I'm using a django application which does some 'startswith' ORM operations comparing longtext
columns with a unicode string. This results in a LIKE BINARY
comparison operation with a u'mystring'
unicode string. Is a LIKE BINARY likely to be any slower than a plain LIKE?
I know the general answer is benchmarking, but I would like to get a general idea for databases in general rather than just my application as I'd never seen a LIKE BINARY query before.
I happen to be using MySQL but I'm interested in the answer for SQL databases in general.
If performance seems to become a problem, it might be a good idea to create a copy of the first eg. 255 characters of the longtext, add an index on that and use the startswith
with that.
BTW, this page says: "if you need to do case-sensitive matching, declare your column as BINARY; don't use LIKE BINARY in your queries to cast a non-binary column.

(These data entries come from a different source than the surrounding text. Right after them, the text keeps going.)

File: src/rtl/regfile_write_arbiter.sv
// Round-robin arbiter sharing the register file write port among NREQ writeback
// sources, plus a clear sequencer that rewrites the x1..x31 reset image.
module regfile_write_arbiter #(
  parameter int unsigned NREQ       = 3,
  parameter logic [4:0]  SP_INDEX   = 5'd2,
  parameter logic [31:0] STACK_INIT = 32'h0000_3FFC
) (
  input  logic                 iCLK,
  input  logic                 iRST_N,
  input  logic [NREQ-1:0]      iReqValid,
  input  logic [5*NREQ-1:0]    iReqAddr,
  input  logic [32*NREQ-1:0]   iReqData,
  output logic [NREQ-1:0]      oReqGrant,
  input  logic                 iClearReq,
  output logic                 oBusy,
  output logic                 oRegWrite,
  output logic [4:0]           oWriteRegister,
  output logic [31:0]          oWriteData
);

  localparam int unsigned AW = 5;
  localparam int unsigned DW = 32;
  localparam int unsigned PW = (NREQ > 1) ? $clog2(NREQ) : 1;
  localparam int unsigned SW = PW + 1;
  localparam logic [AW-1:0] LAST_REG = 5'd31;

  typedef enum logic {
    ST_ARB,
    ST_CLEAR
  } state_t;

  state_t        state, state_nxt;
  logic [PW-1:0] ptr, ptr_nxt;
  logic [AW-1:0] cnt, cnt_nxt;
  logic          wr_nxt;
  logic [AW-1:0] waddr_nxt;
  logic [DW-1:0] wdata_nxt;

  logic [AW-1:0] addr_arr [NREQ];
  logic [DW-1:0] data_arr [NREQ];
  logic          found;
  logic [PW-1:0] sel;
  logic [SW-1:0] sum;

  // Unpack the flat requester buses.
  always_comb begin
    for (int unsigned i = 0; i < NREQ; i++) begin
      addr_arr[i] = iReqAddr[i*AW +: AW];
      data_arr[i] = iReqData[i*DW +: DW];
    end
  end

  // First valid requester at or after the pointer, wrapping modulo NREQ.
  always_comb begin
    found = 1'b0;
    sel   = '0;
    sum   = '0;
    for (int unsigned k = 0; k < NREQ; k++) begin
      sum = {1'b0, ptr} + SW'(k);
      if (sum >= SW'(NREQ)) sum = sum - SW'(NREQ);
      if (!found && iReqValid[sum[PW-1:0]]) begin
        found = 1'b1;
        sel   = sum[PW-1:0];
      end
    end
  end

  assign oBusy = (state == ST_CLEAR);

  // Next-state, grant and write-port staging.
  always_comb begin
    state_nxt = state;
    ptr_nxt   = ptr;
    cnt_nxt   = cnt;
    wr_nxt    = 1'b0;
    waddr_nxt = oWriteRegister;
    wdata_nxt = oWriteData;
    oReqGrant = '0;
    case (state)
      ST_ARB: begin
        if (iClearReq) begin
          cnt_nxt   = 5'd1;
          state_nxt = ST_CLEAR;
        end else if (found && iRST_N) begin
          oReqGrant[sel] = 1'b1;
          ptr_nxt   = (sel == PW'(NREQ - 1)) ? '0 : sel + PW'(1);
          // x0 is hardwired: the handshake completes but nothing is written.
          wr_nxt    = (addr_arr[sel] != '0);
          waddr_nxt = addr_arr[sel];
          wdata_nxt = data_arr[sel];
        end
      end
      ST_CLEAR: begin
        wr_nxt    = 1'b1;
        waddr_nxt = cnt;
        wdata_nxt = (cnt == SP_INDEX) ? STACK_INIT : '0;
        if (cnt == LAST_REG) begin
          cnt_nxt   = '0;
          state_nxt = ST_ARB;
        end else begin
          cnt_nxt = cnt + 5'd1;
        end
      end
      default: state_nxt = ST_ARB;
    endcase
  end

  always_ff @(posedge iCLK or negedge iRST_N) begin
    if (!iRST_N) begin
      state          <= ST_ARB;
      ptr            <= '0;
      cnt            <= '0;
      oRegWrite      <= 1'b0;
      oWriteRegister <= '0;
      oWriteData     <= '0;
    end else begin
      state          <= state_nxt;
      ptr            <= ptr_nxt;
      cnt            <= cnt_nxt;
      oRegWrite      <= wr_nxt;
      oWriteRegister <= waddr_nxt;
      oWriteData     <= wdata_nxt;
    end
  end

endmodule

File: config.mk
export PLATFORM = sky130hd
export DESIGN_NAME = regfile_write_arbiter
export DESIGN_NICKNAME = d
export VERILOG_FILES = /design/src/rtl/regfile_write_arbiter.sv
export SDC_FILE = /design/constraint.sdc
export NUM_CORES = 1
export LEC_CHECK = 0
export ABC_AREA = 1
export CELL_PAD_IN_SITES_DETAIL_PLACEMENT = 0
export CELL_PAD_IN_SITES_GLOBAL_PLACEMENT = 2
export CORE_MARGIN = 3
export CORE_UTILIZATION = 20
export DETAILED_ROUTE_END_ITERATION = 7
export GPL_ROUTABILITY_DRIVEN = 0
export GPL_TIMING_DRIVEN = 0
export PLACE_DENSITY_LB_ADDON = 0.25
export RECOVER_POWER = 50
export SYNTH_ARGS = -nofsm -noshare
export SYNTH_HDL_FRONTEND = slang
export SYNTH_SLANG_ARGS = --single-unit
File: constraint.sdc
create_clock -name iCLK -period 2.4 [get_ports iCLK]
set_input_delay 0.24 -clock iCLK [delete_from_list [all_inputs] [get_ports iCLK]]
set_output_delay 0.24 -clock iCLK [all_outputs]
set_load 0.02 [all_outputs]
Yosys cells after proc, flatten, opt, wreduce, memory -nomap -nowiden

Cells that the tools add are included.

Bits in registers: 46
Latch bits: 0
Memories: 0
Bits in read-only memories: 0
Memory bits (writable): 0
Logic and storage cells: 83
Output and inout bits: 42
Input bits: 117

Order comparisons: 9
Multipliers: 0
Shifts and indexed selects: 0
Bitwise operators: 3
Div/mod/pow operators: 0
Add/subtract/negate cells: 7
Reduce and logical (&&, ||, !) cells: 9
Equality and inequality tests: 6
Muxes and demuxes: 43

Operator list:

| operator                                                               | number |
|---|---|
| 32-bit 2-to-1 mux                                                      | 4 |
| 32-bit binary-select mux with 2-bit select                             | 1 |
| 32-bit case mux with 2 select lines                                    | 1 |
| 5-bit 2-to-1 mux                                                       | 6 |
| 5-bit case mux with 2 select lines                                     | 2 |
| 14-bit 2-to-1 mux                                                      | 1 |
| 2-bit 2-to-1 mux                                                       | 7 |
| 2-bit by 3-bit < comparator with 1-bit output (second input constant)  | 4 |
| 1-bit 2-to-1 mux                                                       | 11 |
| 5-bit binary-select mux with 2-bit select                              | 1 |
| 3-bit 2-to-1 mux                                                       | 3 |
| 1-bit binary-select mux with 2-bit select                              | 3 |
| 3-bit by 2-bit >= comparator with 1-bit output (second input constant) | 2 |
| 2-bit inequality test (second input constant)                          | 3 |
| 2-bit subtractor (second input constant)                               | 3 |
| 5-bit by 1-bit adder with 5-bit output (second input constant)         | 1 |
| 5-bit by 2-bit == test with 1-bit output (second input constant)       | 1 |
| 5-bit == test (second input constant)                                  | 1 |
| 5-bit nonzero test                                                     | 1 |
| 1-bit logical AND                                                      | 4 |
| 1-bit case mux with 2 select lines                                     | 2 |
| 2-bit by 1-bit adder with 3-bit output (second input constant)         | 1 |
| 2-bit by 2-bit adder with 3-bit output (second input constant)         | 1 |
| 3-bit >= comparator (second input constant)                            | 1 |
| other kinds (10)                                                       | 12 |

Logic depth before layout (Yosys ltp)

Depth in word-level cells: 19
Depth in mapped cells: 18
Mapped depth without buffers: 17

Least setup slack after synthesis

OpenSTA, ideal clock, no wires.

Path kind: register to output
Start: register ptr[0]
End: output oReqGrant[0]
Path buffers: 2
Arrival time: 1,974 ps
Required time: 2,160 ps
Path slack: 186 ps
Cell stages (with the launch flop): 14
Path through: dfrtp_1 -> inv_1 -> ha_1 -> buf_4 -> inv_2 -> nand2_1 -> nand3_1 -> nand2_1 -> nand3_1 -> nand2_1 -> nor2_1 -> buf_4 -> nand2_1 -> nor2_1

Word-level cells in the longest chain between the ends: 18
Elaborated cells on any way between the ends: 36
Those cells by class: add/sub: 5; order compare: 5; mux: 20; reduce/logical: 6

Ends and longest elaborated chain:

| item                                                                            | line | source |
|---|---|---|
| from (decl)                                                                     | 33   | `logic [PW-1:0] ptr, ptr_nxt;` |
| from (signal assigned)                                                          | 118  | `ptr <= ptr_nxt;` |
| branches (longest 15 deep; another with 2-bit by 1-bit adder with 3-bit output) | n/a  |  |
| 3-bit 2-to-1 mux (*)                                                            | 84   | `end else if (found && iRST_N) begin` |
| 3-bit 2-to-1 mux (*)                                                            | 81   | `if (iClearReq) begin` |
| 3-bit 2-to-1 mux (*)                                                            | 79   | `case (state)` |
| to (decl)                                                                       | 13   | `output logic [NREQ-1:0] oReqGrant,` |

Every way passes the cells marked *. The select of a mux whose other input is x is not followed.

Worst setup path in the final report

Start: register ptr[0]
End: register oWriteData[8]

Word-level cells in the longest chain between the ends: 18
Elaborated cells on any way between the ends: 37
Those cells by class: add/sub: 5; order compare: 3; eq/ne: 1; mux: 21; bitwise: 1; reduce/logical: 6

Ends and longest elaborated chain:

| item                                                                            | line | source |
|---|---|---|
| branches (longest 18 deep; another with 2-bit by 1-bit adder with 3-bit output) | n/a  |  |
| to (signal assigned)                                                            | 122  | `oWriteData <= wdata_nxt;` |
| to (decl)                                                                       | 18   | `output logic [31:0] oWriteData` |

Several ways; the timed one is not identified. The select of a mux whose other input is x is not followed.
A chain may end at the register's enable or synchronous reset.

==> flow_summary.ini <==
[synth]
synth_cells = 398
synthesis.area_mm2 = 0.00291
ys.flop_type = dfrtp_1
ys.warnings.count = 0
ys_ff_latch = 46
synth_nets = 522
async_flop_share_pct = 100
synth_area_per_cell_um2 = 7.32
ys_seq_area_share_pct = 39.5
synth_enable_flop_cells = 0
synth.distinct_cells = 35

[clocking]
clock_latency_ps = 290
cts_sinks = 46
cts_buffer_depth = 2
root_buffer = clkbuf_16
cts_tree = built
htree_num_levels = 2
cts_inserted_buffers = 5
clkTransAtPathRegs_ps = 70

[die]
fp.dieW_um = 127
start_util_pct = 20.7
num_rows = 43
die_h_um = 127
ios = 159
die_area_mm2 = 0.0160
core-area_mm2 = 0.0140

[sta]
relSlewSlack_pct = 39.6
finClkSkew_ps = 5.90
finalHoldViolCount = 0
fin_crit_ps = 2350
fmax_mhz = 425
setup_violations = 0
slew_violations = 0
fin_crit_sh_pct = 98.1
tightest_slew_ps = 903
rsz0062_at_grt = true
tns_ps = 0

[power]
vdd_drop_max_mv = 0.562
power_density_mw_per_mm2 = 1400
p_leak_uw = 0.00259
internal_power_uw = 4120
sw_frac_of_total_pct = 47.8
clkPwrFrac_pct = 10.3
seqPwrFrac_pct = 14.1
share_comb_of_total_power_pct = 75.6
switchingPower_uw = 3780

[global_routing]
overflow = 0
grt_pass1_wl_um = 18700
antenna_found_initial = 0
grt_max_degree = 31
track_usage_pct = 14.8
grt_pass1_vias = 3426

[finish]
fillerInstances = 1455
finalInstanceArea_mm2 = 0.00565
instances_no_fill = 780
final_core_util_pct = 40.2
layout_commonest_cell = clkdlybuf4s50_1
antenna_cells = 0
final_cell_mix = clkdlybuf4s50_1, nand2_1, dfrtp_1
drive_gt1_share_pct = 24.8
synthToLayoutAreaGrowth_pct = 93.8
fin_nets = 723

[critical_path]
crit_arrival_ps = 2570
end_kind = flip-flop
critPathMaxFanout = 8
endpoint = oWriteData[8]
start_kind = flip-flop
crit_type = flip-flop to flip-flop
setup.worst_path.start = ptr[0]
worstPathRequired_ps = 2620
r2r_slack_ps = 50
rr_worst_depth = 16
timing.rr.end = oWriteData[8]
worstReg2RegStart = ptr[0]

[detailed_routing]
drc = 0
wl_per_cell_um = 16.2
vias_per_cell = 4.48
drt-pass1-iter-count = 4
via_count = 3498
first_iter_violations = 121
routed_wl_um = 12600
ant_nets = 0

[hold_path]
hold_path_class = flip-flop to flip-flop
holdCritStartpoint = oWriteData[20]

[place]
placed_cells = 737
io_buffers = 158
placed_cell_area_mm2 = 0.00473
dp_hpwl_um = 9280

[job]
drv_cap = 0

[run_status]
status = completed
[state kept, by name, summed over array words and instances, names as in the netlist]
signal / count
oWriteRegister: 5
oWriteData: 32
oRegWrite: 1
cnt: 5
ptr: 2
oBusy: 1
[routing by layer]
layer	wire length [µm]	GRT usage, %	vias up
met4	148	3.41	0
met1	5570	19.5	1678
met3	545	2.48	8
met2	6370	25.2	86
li1	-	-	1726
met5	0	0	-
[final cells by class]
class	count	area [µm²]	share of cell area [%]
Multi-Input combinational cell	312	1920	34.1
Sequential cell	46	1150	20.4
Clock buffer	5	125	2.22
Timing Repair Buffer	195	1930	34.1
Inverter	21	91.3	1.62
Tap cell	180	225	3.99
Clock inverter	3	45.0	0.798
Buffer	18	156	2.77
[cells by family after synthesis]
logic type      after synthesis  synth area share [%]
compound gates               48                  12.1
buf+inv                      40                  7.04
xor+xnor                      2                 0.601
flops                        46                  39.5
simple gates                255                  37.8
fa+ha+maj                     7                  3.01
[worst max-delay path: stages, from the launching register on]
cell,delay (ps)
dfrtp_1,400
buf_6,140
ha_4,180
inv_4,80
nand2_4,50
nand3_4,120
nand2_8,90
nand4_1,150
nand3_4,120
buf_8,160
nor2_4,200
buf_6,140
clkbuf_16,150
nand2_2,50
nand3_2,60
nand2_2,50
a21oi_2,130
[how the worst min path moves through the flow]
stage	to	slack, ps	cells past startpoint
finish	oWriteData[20]	480	2
global route	oWriteData[27]	500	2
CTS	oWriteRegister[4]	470	3
detailed placement	oWriteData[20]	230	1
global placement	oWriteData[25]	460	2
floorplan	cnt[0]	-60	0
[power groups by stage]
stage          logic, µW  registers (µW)  clock network [µW]
2_1_floorplan       2690            1270                   0
3_3_place_gp        4270            1120                   0
3_5_place_dp        4250            1130                   0
4_1_cts             4690            1120                 841
5_1_grt             6500            1150                 875
6_report            5970            1120                 810
[through the flow]
stage / setup slack [ps] / power [µW] / hold slack [ps]
after floorplan: 186 / 3960 / -55.6
after global placement: -1970 / 5390 / 463
after detailed placement: -565 / 5380 / 230
after CTS: 3.71 / 6640 / 472
after global routing: -47.5 / 8520 / 501
final: 46.6 / 7900 / 476
[cell usage after synthesis, types with 4 or more instances]
cell type  instances  area, µm²
nand2_1          156        586
nand3_1           55        275
dfrtp_1           46       1150
nor2_1            29        109
inv_1             16       60.1
a21oi_1           12       60.1
a22o_1             9       78.8
buf_2              8       40.0
a22oi_1            7       52.6
ha_1               7       87.6
a32oi_1            4       35.0
buf_4              4       30.0
buf_6              4       45.0
inv_2              4       15.0
o22ai_1            4       25.0
[timing repair]
| action | 4_1_cts | 5_1_grt |
|---|---|---|
| pin swaps | 11 | 30 |
| hold buffers | 2 | 0 |
| setup buffers | 10 | 23 |
| setup endpoints to repair | 38 | 40 |
| gates resized for setup | 44 | 97 |
| gates cloned | 0 | 1 |
| hold endpoints to repair | 17 | 0 |
Note: power is estimated with default switching activity, not from simulation.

If you do, MySQL won't use any indexes on that column." It's an old tip but I think this is still valid.
For the next person who runs across this - in our relatively small database the query:
SELECT * FROM table_name WHERE field LIKE 'some-field-search-value';
... Result row
Returns 1 row in set (0.00 sec)
Compared to:
SELECT * FROM table_name WHERE field LIKE BINARY 'some-field-search-value';
... Result row
Returns 1 row in set (0.32 sec)
Long story short, at least for our database (MySQL 5.5 / InnoDB) there is a very significant difference in performance between the two lookups.
Apparently though this is a bug in MySQL 5.5: http://bugs.mysql.com/bug.php?id=63563 and in my testing against the same database in MySQL 5.1 the LIKE BINARY query still uses the index (while in 5.5 it does a full table scan.)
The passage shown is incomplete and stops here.